From: Max Reitz <mreitz@redhat.com>
To: John Snow <jsnow@redhat.com>, qemu-block@nongnu.org
Cc: kwolf@redhat.com, jcody@redhat.com, qemu-devel@nongnu.org,
stefanha@redhat.com
Subject: Re: [Qemu-devel] [PATCH v2 01/13] blockjob: record time of last entrance
Date: Wed, 7 Feb 2018 23:05:40 +0100 [thread overview]
Message-ID: <24fc02c2-cf2a-4a62-8828-80cb14a8ecdc@redhat.com> (raw)
In-Reply-To: <20180119205847.7141-2-jsnow@redhat.com>
[-- Attachment #1: Type: text/plain, Size: 7339 bytes --]

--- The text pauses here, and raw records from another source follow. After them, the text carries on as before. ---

[src/swl_pkg.sv]
package swl_pkg;
  localparam int unsigned WORD_BITS   = 10;
  localparam int unsigned CODE_BITS   = 8;
  localparam int unsigned ADDR_BITS   = 2;
  localparam int unsigned NUM_CHAN    = 4;
  localparam logic [7:0]  MIDSCALE    = 8'h80;
  localparam logic [1:0]  ADDR_ONE    = 2'h0;
  localparam logic [1:0]  ADDR_TWO    = 2'h1;
  localparam logic [1:0]  ADDR_THREE  = 2'h2;
  localparam logic [1:0]  ADDR_FOUR   = 2'h3;
  localparam int unsigned ADDR_MSB    = 9;
  localparam int unsigned ADDR_LSB    = 8;
  localparam int unsigned CODE_MSB    = 7;
  localparam logic [3:0]  CNT_ZERO    = 4'h0;
  localparam logic [3:0]  CNT_ONE     = 4'h1;
  localparam logic [3:0]  CNT_FULL    = 4'ha;
endpackage

[src/swl_loader.sv]
`timescale 1ns/10ps
// Functional notes
// - Serial data is sampled on every rising edge of the serial clock, the host keeping it valid there.
// - Bits shift in only while chip select is low, which the host holds for the whole word.
// - When chip select rises the address is decoded and the code goes only to the addressed wiper register.
// - Address 00 picks channel one, 01 channel two, 10 channel three and 11 channel four.
// - While midscale reset is low every wiper register is forced to 80 hex.
// - While power down is low every channel is shut down through the one SHUTDOWN_O output.
module swl_loader (
  input  wire logic                     MCLK_I,
  input  wire logic                     RST_I,
  input  wire logic                     SCLK_I,
  input  wire logic                     CS_N_I,
  input  wire logic                     SERIAL_IN_I,
  input  wire logic                     MIDSCALE_RESET_N_I,
  input  wire logic                     POWER_DOWN_N_I,
  output logic [swl_pkg::CODE_BITS-1:0] WIPER_ONE_O,
  output logic [swl_pkg::CODE_BITS-1:0] WIPER_TWO_O,
  output logic [swl_pkg::CODE_BITS-1:0] WIPER_THREE_O,
  output logic [swl_pkg::CODE_BITS-1:0] WIPER_FOUR_O,
  output logic                          SHUTDOWN_O,
  output logic                          LOAD_DONE_O
);
  import swl_pkg::*;

  typedef enum logic [0:0] {
    ST_IDLE  = 1'b0,
    ST_SHIFT = 1'b1
  } swl_state_type;

  logic               sclk_s;
  logic               cs_n_s;
  logic               sdi_s;
  logic               mrst_n_s;
  logic               pdn_n_s;
  logic               sclk_prev_q;
  logic               cs_prev_q;
  logic               sclk_rise;
  logic               cs_rise;
  logic               cs_fall;
  swl_state_type      state_q;
  swl_state_type      state_d;
  logic [WORD_BITS-1:0] shift_q;
  logic [WORD_BITS-1:0] shift_d;
  logic [3:0]         cnt_q;
  logic [3:0]         cnt_d;
  logic [7:0]         wiper_q [NUM_CHAN];
  logic [7:0]         wiper_d [NUM_CHAN];
  logic               shut_q;
  logic               shut_d;
  logic               done_q;
  logic               done_d;

  swl_sync u_sclk (.clk_i(MCLK_I), .rst_i(RST_I), .async_i(SCLK_I),      .rst_val_i(1'b0), .sync_o(sclk_s));
  swl_sync u_cs   (.clk_i(MCLK_I), .rst_i(RST_I), .async_i(CS_N_I),      .rst_val_i(1'b1), .sync_o(cs_n_s));
  swl_sync u_sdi  (.clk_i(MCLK_I), .rst_i(RST_I), .async_i(SERIAL_IN_I), .rst_val_i(1'b0), .sync_o(sdi_s));
  swl_sync u_mrst (.clk_i(MCLK_I), .rst_i(RST_I), .async_i(MIDSCALE_RESET_N_I), .rst_val_i(1'b1),
                   .sync_o(mrst_n_s));
  swl_sync u_pdn  (.clk_i(MCLK_I), .rst_i(RST_I), .async_i(POWER_DOWN_N_I), .rst_val_i(1'b1),
                   .sync_o(pdn_n_s));

  assign sclk_rise = sclk_s & ~sclk_prev_q;
  assign cs_rise   = cs_n_s & ~cs_prev_q;
  assign cs_fall   = ~cs_n_s & cs_prev_q;

  function automatic logic addr_hit(input logic [1:0] a, input int unsigned ch);
    unique case (a)
      ADDR_ONE:   addr_hit = (ch == 0);
      ADDR_TWO:   addr_hit = (ch == 1);
      ADDR_THREE: addr_hit = (ch == 2);
      ADDR_FOUR:  addr_hit = (ch == 3);
    endcase
  endfunction

  // Shift engine
  always_comb begin
    state_d = state_q;
    shift_d = shift_q;
    cnt_d   = cnt_q;
    unique case (state_q)
      ST_IDLE: begin
        if (cs_fall) begin
          state_d = ST_SHIFT;
          cnt_d   = CNT_ZERO;
          if (sclk_rise) begin
            shift_d = {shift_q[WORD_BITS-2:0], sdi_s};
            cnt_d   = CNT_ONE;
          end
        end
      end
      ST_SHIFT: begin
        if (cs_n_s) begin
          state_d = ST_IDLE;
        end else if (sclk_rise) begin
          shift_d = {shift_q[WORD_BITS-2:0], sdi_s};
          if (cnt_q != CNT_FULL) begin
            cnt_d = cnt_q + CNT_ONE;
          end
        end
      end
    endcase
  end

  // Wiper latches, shutdown and load strobe
  always_comb begin
    for (int i = 0; i < NUM_CHAN; i++) begin
      wiper_d[i] = wiper_q[i];
      if (!mrst_n_s) begin
        wiper_d[i] = MIDSCALE;
      end else if (cs_rise && addr_hit(shift_q[ADDR_MSB:ADDR_LSB], i)) begin
        wiper_d[i] = shift_q[CODE_MSB:0];
      end
    end
    shut_d = ~pdn_n_s;
    done_d = cs_rise & mrst_n_s;
  end

  always_ff @(posedge MCLK_I) begin
    if (RST_I) begin
      state_q     <= ST_IDLE;
      shift_q     <= '0;
      cnt_q       <= CNT_ZERO;
      sclk_prev_q <= 1'b0;
      cs_prev_q   <= 1'b1;
      shut_q      <= 1'b0;
      done_q      <= 1'b0;
      for (int i = 0; i < NUM_CHAN; i++) begin
        wiper_q[i] <= MIDSCALE;
      end
    end else begin
      state_q     <= state_d;
      shift_q     <= shift_d;
      cnt_q       <= cnt_d;
      sclk_prev_q <= sclk_s;
      cs_prev_q   <= cs_n_s;
      shut_q      <= shut_d;
      done_q      <= done_d;
      for (int i = 0; i < NUM_CHAN; i++) begin
        wiper_q[i] <= wiper_d[i];
      end
    end
  end

  always_comb begin
    WIPER_ONE_O   = wiper_q[0];
    WIPER_TWO_O   = wiper_q[1];
    WIPER_THREE_O = wiper_q[2];
    WIPER_FOUR_O  = wiper_q[3];
    SHUTDOWN_O    = shut_q;
    LOAD_DONE_O   = done_q;
  end

  a_shift_on_edge: assert property (@(posedge MCLK_I) disable iff (RST_I)
    (state_q == ST_SHIFT && !cs_n_s && sclk_rise) |=> shift_q == {$past(shift_q[WORD_BITS-2:0]), $past(sdi_s)})
    else $error("shift register did not take serial bit");
  a_hold_when_idle: assert property (@(posedge MCLK_I) disable iff (RST_I)
    (state_q == ST_IDLE && !cs_fall) |=> $stable(shift_q))
    else $error("shift register moved while deselected");
  a_load_addressed: assert property (@(posedge MCLK_I) disable iff (RST_I)
    (cs_rise && mrst_n_s && shift_q[ADDR_MSB:ADDR_LSB] == ADDR_THREE) |=>
      wiper_q[2] == $past(shift_q[CODE_MSB:0]) && $stable(wiper_q[0]) && $stable(wiper_q[1]) && $stable(wiper_q[3]))
    else $error("wrong channel loaded");
  a_addr_one: assert property (@(posedge MCLK_I) disable iff (RST_I)
    (cs_rise && mrst_n_s && shift_q[ADDR_MSB:ADDR_LSB] == ADDR_ONE) |=>
      WIPER_ONE_O == $past(shift_q[CODE_MSB:0]))
    else $error("address 00 did not reach channel one");
  a_addr_four: assert property (@(posedge MCLK_I) disable iff (RST_I)
    (cs_rise && mrst_n_s && shift_q[ADDR_MSB:ADDR_LSB] == ADDR_FOUR) |=>
      WIPER_FOUR_O == $past(shift_q[CODE_MSB:0]))
    else $error("address 11 did not reach channel four");
  a_midscale_force: assert property (@(posedge MCLK_I) disable iff (RST_I)
    !mrst_n_s |=> (WIPER_ONE_O == MIDSCALE && WIPER_TWO_O == MIDSCALE &&
                       WIPER_THREE_O == MIDSCALE && WIPER_FOUR_O == MIDSCALE))
    else $error("midscale reset not applied");
  a_shutdown_follow: assert property (@(posedge MCLK_I) disable iff (RST_I)
    !pdn_n_s |=> SHUTDOWN_O)
    else $error("shutdown not asserted");
  a_shutdown_clear: assert property (@(posedge MCLK_I) disable iff (RST_I)
    pdn_n_s |=> !SHUTDOWN_O)
    else $error("shutdown stuck");
  a_done_pulse: assert property (@(posedge MCLK_I) disable iff (RST_I)
    LOAD_DONE_O |=> !LOAD_DONE_O)
    else $error("load strobe longer than one cycle");
  a_count_bound: assert property (@(posedge MCLK_I) disable iff (RST_I)
    cnt_q <= CNT_FULL)
    else $error("bit count overran word length");
  // Per-channel landing, select framing, counter and status pulse
  a_addr_two: assert property (@(posedge MCLK_I) disable iff (RST_I)
    (cs_rise && mrst_n_s && shift_q[ADDR_MSB:ADDR_LSB] == ADDR_TWO) |=>
      WIPER_TWO_O == $past(shift_q[CODE_MSB:0]))
    else $error("address 01 did not reach channel two");
  a_addr_three: assert property (@(posedge MCLK_I) disable iff (RST_I)
    (cs_rise && mrst_n_s && shift_q[ADDR_MSB:ADDR_LSB] == ADDR_THREE) |=>
      WIPER_THREE_O == $past(shift_q[CODE_MSB:0]))
    else $error("address 10 did not reach channel three");
  a_select_starts: assert property (@(posedge MCLK_I) disable iff (RST_I)
    (state_q == ST_IDLE && cs_fall) |=> state_q == ST_SHIFT)
    else $error("falling select did not start a word");
  a_select_ends: assert property (@(posedge MCLK_I) disable iff (RST_I)
    (state_q == ST_SHIFT && cs_n_s) |=> state_q == ST_IDLE)
    else $error("shifting went on after select rose");
  a_count_clear: assert property (@(posedge MCLK_I) disable iff (RST_I)
    (state_q == ST_IDLE && cs_fall && !sclk_rise) |=> cnt_q == CNT_ZERO)
    else $error("bit count not cleared at word start");
  a_count_step: assert property (@(posedge MCLK_I) disable iff (RST_I)
    (state_q == ST_SHIFT && !cs_n_s && sclk_rise && cnt_q != CNT_FULL) |=> cnt_q == $past(cnt_q) + CNT_ONE)
    else $error("bit count did not advance");
  a_done_on_load: assert property (@(posedge MCLK_I) disable iff (RST_I)
    (cs_rise && mrst_n_s) |=> LOAD_DONE_O)
    else $error("no load strobe after select rose");
  a_done_quiet: assert property (@(posedge MCLK_I) disable iff (RST_I)
    !(cs_rise && mrst_n_s) |=> !LOAD_DONE_O)
    else $error("load strobe without a load");
  a_wiper_hold: assert property (@(posedge MCLK_I) disable iff (RST_I)
    (!cs_rise && mrst_n_s) |=>
      $stable(WIPER_ONE_O) && $stable(WIPER_TWO_O) && $stable(WIPER_THREE_O) && $stable(WIPER_FOUR_O))
    else $error("wiper changed without a load");
  a_midscale_no_done: assert property (@(posedge MCLK_I) disable iff (RST_I)
    !mrst_n_s |=> !LOAD_DONE_O)
    else $error("load strobe during midscale reset");

  c_full_word:  cover property (@(posedge MCLK_I) disable iff (RST_I) cs_rise && cnt_q == CNT_FULL);
  c_load_two:   cover property (@(posedge MCLK_I) disable iff (RST_I)
    cs_rise && mrst_n_s && shift_q[ADDR_MSB:ADDR_LSB] == ADDR_TWO);
  c_midscale:   cover property (@(posedge MCLK_I) disable iff (RST_I) !mrst_n_s ##1 mrst_n_s);
  c_shutdown:   cover property (@(posedge MCLK_I) disable iff (RST_I) SHUTDOWN_O ##1 !SHUTDOWN_O);
  c_load_four:  cover property (@(posedge MCLK_I) disable iff (RST_I)
    cs_rise && mrst_n_s && shift_q[ADDR_MSB:ADDR_LSB] == ADDR_FOUR);
endmodule

[src/swl_sync.sv]
`timescale 1ns/10ps
module swl_sync (
  input  wire logic clk_i,
  input  wire logic rst_i,
  input  wire logic async_i,
  input  wire logic rst_val_i,
  output logic      sync_o
);
  logic meta_q;
  logic meta_d;
  logic sync_d;

  always_comb begin
    meta_d = async_i;
    sync_d = meta_q;
  end

  // Reset value is a port only for the flops' synchronous reset, which is allowed
  always_ff @(posedge clk_i) begin
    if (rst_i) begin
      meta_q <= rst_val_i;
      sync_o <= rst_val_i;
    end else begin
      meta_q <= meta_d;
      sync_o <= sync_d;
    end
  end
endmodule

[config.mk]
export PLATFORM = sky130hd
export DESIGN_NAME = swl_loader
export DESIGN_NICKNAME = d
export VERILOG_FILES = /design/src/swl_pkg.sv /design/src/swl_loader.sv /design/src/swl_sync.sv
export SDC_FILE = /design/constraint.sdc
export NUM_CORES = 1
export LEC_CHECK = 0
export BUFFER_PORTS_ARGS = -buffer_cell sky130_fd_sc_hd__buf_2
export CAP_MARGIN = 5
export CORE_ASPECT_RATIO = 1.25
export CORE_MARGIN = 5
export CORE_UTILIZATION = 56
export CTS_CLUSTER_DIAMETER = 60
export DETAILED_ROUTE_END_ITERATION = 16
export GPL_TIMING_DRIVEN = 1
export PLACE_DENSITY = 0.89
export SETUP_SLACK_MARGIN = 0.02
export SLEW_MARGIN = 40
export SYNTH_ARGS = -nofsm -noshare
export SYNTH_HDL_FRONTEND = slang
export SYNTH_SLANG_ARGS = --single-unit
[constraint.sdc]
create_clock -name MCLK_I -period 2.07 [get_ports MCLK_I]
set_input_delay 0.5175 -clock MCLK_I [delete_from_list [all_inputs] [get_ports MCLK_I]]
set_output_delay 0.5175 -clock MCLK_I [all_outputs]
set_load 0.01 [all_outputs]
==> flow_metrics.tcl, run 1 <==
set metrics [dict create \
    outcome "complete, no violations" \
    ys_seq_area_frac 0.591 \
    drive_gt1_frac 0.345 \
    syn-num-nets 192 \
    port_buffers 40 \
    initial_core_util 0.588 \
    yosysTopAreaCell "dfxtp_1" \
    ys_top_cells_by_count "dfxtp_1, nand3_1, o21ai_0" \
    initialDrtViolationCount 69 \
    cts_max_level 3 \
    dpl_cell_area_mm2 0.00218 \
    start_kind "register" \
    yosys.area_share.adder 0 \
    crit_chain "or4b_1, buf_4, mux2i_1, nand2_1" \
    postSynthAreaPerCell_um2 10.4 \
    cts_root_buffer "clkbuf_8" \
    synthXorXnorAreaFrac 0 \
    clkTransAtPathRegs_ns 0.06 \
    ctsResizeCount 0 \
    ys_types 20 \
    combPwrFrac 0.025 \
    grt_use_total 0.166 \
    fin_area_mm2 0.00237 \
    vdd_ir_drop_max_v 0.000803 \
    setup-tns-final_ns 0 \
    cp.required_ns 2.28 \
    postSynthCellCount 185 \
    drc 0 \
    power_switching_uw 427 \
    cap_violations 0 \
    cts_tree "done" \
    firstDrtPassIters 4 \
    io_pins 41 \
    clkSinkCount 57 \
    synth_ff_type "dfxtp_1" \
    yosysMostFrequentCell "dfxtp_1" \
    wl_met3_um 293 \
    ys_ff_latch 57 \
    wl_met1_um 1610 \
    avgRoutedWirePerCell_um 13.9 \
    final_nets 237 \
    die_area_mm2 0.00473 \
    p_leak_uw 0.000992 \
    max-slew-margin-rel 0.779 \
    post_cts_buffers 0 \
    setup_viol 0 \
    vias_per_cell 5.34 \
    async_flop_share 0 \
    die_h_um 75.6 \
    period_share 0.697 \
    slowest_delay_ns 0.45 \
    cts_made_buffers 9 \
    power_frac_seq 0.519 \
    critPathMaxFanout 15 \
    fp.coreArea_mm2 0.00328 \
    rsz0062_at_grt "no" \
    die_w_um 62.5 \
    critPathSlowestCell "or4b_1" \
    wl_um 3780 \
    grt_remaining_overflow 0 \
    antenna_cells 0 \
    holdBufCountCts 0 \
    synth_mux_area_frac 0.0726 \
    post-route-min-period_ns 1.44 \
    grt_pass1_wl_um 6060 \
    skew_ns 0.00728 \
    drv_slew 0 \
    whs_endpoint "u_pdn.meta_q$_SDFF_PP1_" \
    antenna_found_initial 0 \
    crit_start "u_cs.sync_o$_SDFF_PP1_" \
    critPathCaptureType "register" \
    p_int_uw 1720 \
    fp-row-count 23 \
    r2r_cells 4 \
    grt_pass1_vias 1282 \
    vias 1452 \
    synth_compound_area_frac 0.0862 \
    sw_frac_of_total 0.199 \
    syn_area_mm2 0.00193 \
    regToRegStartpoint "u_cs.sync_o$_SDFF_PP1_" \
    ff2ff_setup_slack_ns 0.63 \
    min_path_cells 2 \
    hp-start "POWER_DOWN_N_I" \
    yosys_warnings 0 \
    tightestPinTransition_ns 0.332 \
    clk_latency_ns 0.32 \
    place_congestion 0.767 \
    critical-path-top-delay-family "simple AND/OR/NAND/NOR gates" \
    synth-simple-area-share 0.216 \
    synth_top_family_by_area "simple AND/OR/NAND/NOR gates" \
    routed.top_layer "met4" \
    hp-class "in -> reg" \
    synth_top_area_frac 0.591 \
    dr_wl_met2_um 1790 \
    synth.area.top_cells "dfxtp_1, mux2i_1, nand3_1" \
    critPathKind "reg -> reg" \
    path_buf_inv 1 \
    pwr-share-clk 0.456 \
    cp.arrival_ns 1.65 \
    r2r_end "wiper_q[0][7]$_SDFFE_PP1P_" \
    hold_violations 0 \
    dp_hpwl_um 2650 \
    synth_edf_count 0 \
    ant_nets 0 \
    max_freq_ghz 0.693 \
    cts_buffer_depth 2 \
    grt_max_degree 33 \
    synthToLayoutAreaGrowth_pct 22.7 \
    power.density_mw_per_mm2 905 \
]
## through the flow
| stage | worst slack, ns | hold WS [ns] | util | power (uW) | instances |
|---|---|---|---|---|---|
| after floorplan | 0.720 | 0.368 | - | 1170 | 185 |
| after global placement | 0.607 | 0.370 | 0.665 | 1190 | 256 |
| after detailed placement | 0.529 | 0.378 | 0.665 | 1190 | 256 |
| after CTS | 0.618 | 0.364 | 0.722 | 2160 | 272 |
| after global routing | 0.537 | 0.360 | 0.722 | 2230 | 272 |
| final | 0.628 | 0.375 | 0.722 | 2140 | 272 |
## placed cells by master, fill, tap and decap left out, types with 7 or more instances in the layout
master | synthesis | layout
dfxtp_1 | 57 | 57
buf_2 | 3 | 40
nand3_1 | 25 | 25
o21ai_0 | 21 | 21
mux2i_1 | 14 | 14
nand2_1 | 11 | 11
nand2b_1 | 11 | 11
clkbuf_8 | 0 | 10
buf_4 | 0 | 8
or2_2 | 7 | 7
o21ai_2 | 7 | 7
## cell families after synthesis
logic type             Yosys count
AOI/OAI and AO/OA               28
buffers and inverters           14
DFF                             57
muxes                           14
and+or+nand+nor                 72
## registers in the layout, indices dropped and copies added, names as in the netlist
register and flops:
wiper_q 32, shift_q 10, LOAD_DONE_O 1, SHUTDOWN_O 1, cs_prev_q 1, sclk_prev_q 1, state_q 1, u_cs.meta_q 1
u_cs.sync_o 1, u_mrst.meta_q 1, u_mrst.sync_o 1, u_pdn.meta_q 1, u_pdn.sync_o 1, u_sclk.meta_q 1, u_sclk.sync_o 1, u_sdi.meta_q 1
u_sdi.sync_o 1
## worst max path at each step
stage / slack, ns / to / cells after the start
final: 0.63 / wiper_q[0][7]$_SDFFE_PP1P_ / 4
after detailed placement: 0.53 / wiper_q[1][4]$_SDFFE_PP0P_ / 6
after global placement: 0.61 / wiper_q[2][5]$_SDFFE_PP0P_ / 6
after floorplan: 0.72 / wiper_q[0][4]$_SDFFE_PP0P_ / 5
after global routing: 0.54 / wiper_q[0][7]$_SDFFE_PP1P_ / 4
after CTS: 0.62 / wiper_q[0][7]$_SDFFE_PP1P_ / 4
## power groups by stage
stage / logic (uW) / clock network (uW) / registers, uW
3_3_place_gp: 52.0 / 0 / 1140
2_1_floorplan: 36.8 / 0 / 1140
5_1_grt: 58.5 / 1050 / 1110
6_report: 53.3 / 978 / 1110
3_5_place_dp: 53.5 / 0 / 1140
4_1_cts: 53.7 / 997 / 1110
## layout make-up
cell class / count / area (um^2)
Sequential cell: 57 / 1140
Fill cell: 256 / 911
Multi-Input combinational cell: 114 / 733
Timing Repair Buffer: 48 / 260
Clock buffer: 13 / 149
Tap cell: 37 / 46.3
Clock inverter: 3 / 40.0
## metal layers
| metal | global-route usage | up-vias |
|---|---|---|
| li1 | - | 720 |
| met1 | 0.195 | 674 |
| met2 | 0.256 | 50 |
| met3 | 0.0664 | 8 |
| met5 | 0 | - |
| met4 | 0.106 | 0 |
No activity file was read; power rests on OpenSTA's default activity.
==> run 2, diff against run 1 <==
--- a/config.mk
+++ b/config.mk
@@ -9,11 +9,11 @@
 export CAP_MARGIN = 5
 export CORE_ASPECT_RATIO = 1.25
 export CORE_MARGIN = 5
-export CORE_UTILIZATION = 56
+export CORE_UTILIZATION = 52
 export CTS_CLUSTER_DIAMETER = 60
 export DETAILED_ROUTE_END_ITERATION = 16
 export GPL_TIMING_DRIVEN = 1
-export PLACE_DENSITY = 0.89
+export PLACE_DENSITY = 0.84
 export SETUP_SLACK_MARGIN = 0.02
 export SLEW_MARGIN = 40
 export SYNTH_ARGS = -nofsm -noshare
==> constraint.sdc (replaced) <==
create_clock -name MCLK_I -period 1.37 [get_ports MCLK_I]
set_input_delay 0.3425 -clock MCLK_I [delete_from_list [all_inputs] [get_ports MCLK_I]]
set_output_delay 0.3425 -clock MCLK_I [all_outputs]
set_load 0.01 [all_outputs]
==> run 2 against run 1 <==
Net effect: sequential share of layout area fell by 1.3 points; maximum frequency rose by 11%; sequential cell count did not move; first-iteration DRC count rose by 13%; total power rose by 44%; die area rose by 6.6%; via count rose by 1.4%; cell count rose by 3.3%.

On 2018-01-19 21:58, John Snow wrote:
> The mirror job makes a semi-inaccurate record of the last time we yielded
> by recording the last time we left a "pause", but this doesn't always
> correlate to the time we actually last successfully ceded control.
>
> Record the time we last *exited* a yield centrally. In other words, record
> the time we began execution of this job to know how long we have been
> selfish for.
>
> Signed-off-by: John Snow <jsnow@redhat.com>
> ---
> block/mirror.c | 8 ++------
> blockjob.c | 2 ++
> include/block/blockjob.h | 5 +++++
> 3 files changed, 9 insertions(+), 6 deletions(-)
>
> diff --git a/block/mirror.c b/block/mirror.c
> index c9badc1203..88f4e8964d 100644
> --- a/block/mirror.c
> +++ b/block/mirror.c
> @@ -63,7 +63,6 @@ typedef struct MirrorBlockJob {
> QSIMPLEQ_HEAD(, MirrorBuffer) buf_free;
> int buf_free_count;
>
> - uint64_t last_pause_ns;
> unsigned long *in_flight_bitmap;
> int in_flight;
> int64_t bytes_in_flight;
> @@ -596,8 +595,7 @@ static void mirror_throttle(MirrorBlockJob *s)
> {
> int64_t now = qemu_clock_get_ns(QEMU_CLOCK_REALTIME);
>
> - if (now - s->last_pause_ns > SLICE_TIME) {
> - s->last_pause_ns = now;
> + if (now - s->common.last_enter_ns > SLICE_TIME) {
> block_job_sleep_ns(&s->common, 0);
> } else {
> block_job_pause_point(&s->common);
> @@ -769,7 +767,6 @@ static void coroutine_fn mirror_run(void *opaque)
>
> mirror_free_init(s);
>
> - s->last_pause_ns = qemu_clock_get_ns(QEMU_CLOCK_REALTIME);
> if (!s->is_none_mode) {
> ret = mirror_dirty_init(s);
> if (ret < 0 || block_job_is_cancelled(&s->common)) {
> @@ -803,7 +800,7 @@ static void coroutine_fn mirror_run(void *opaque)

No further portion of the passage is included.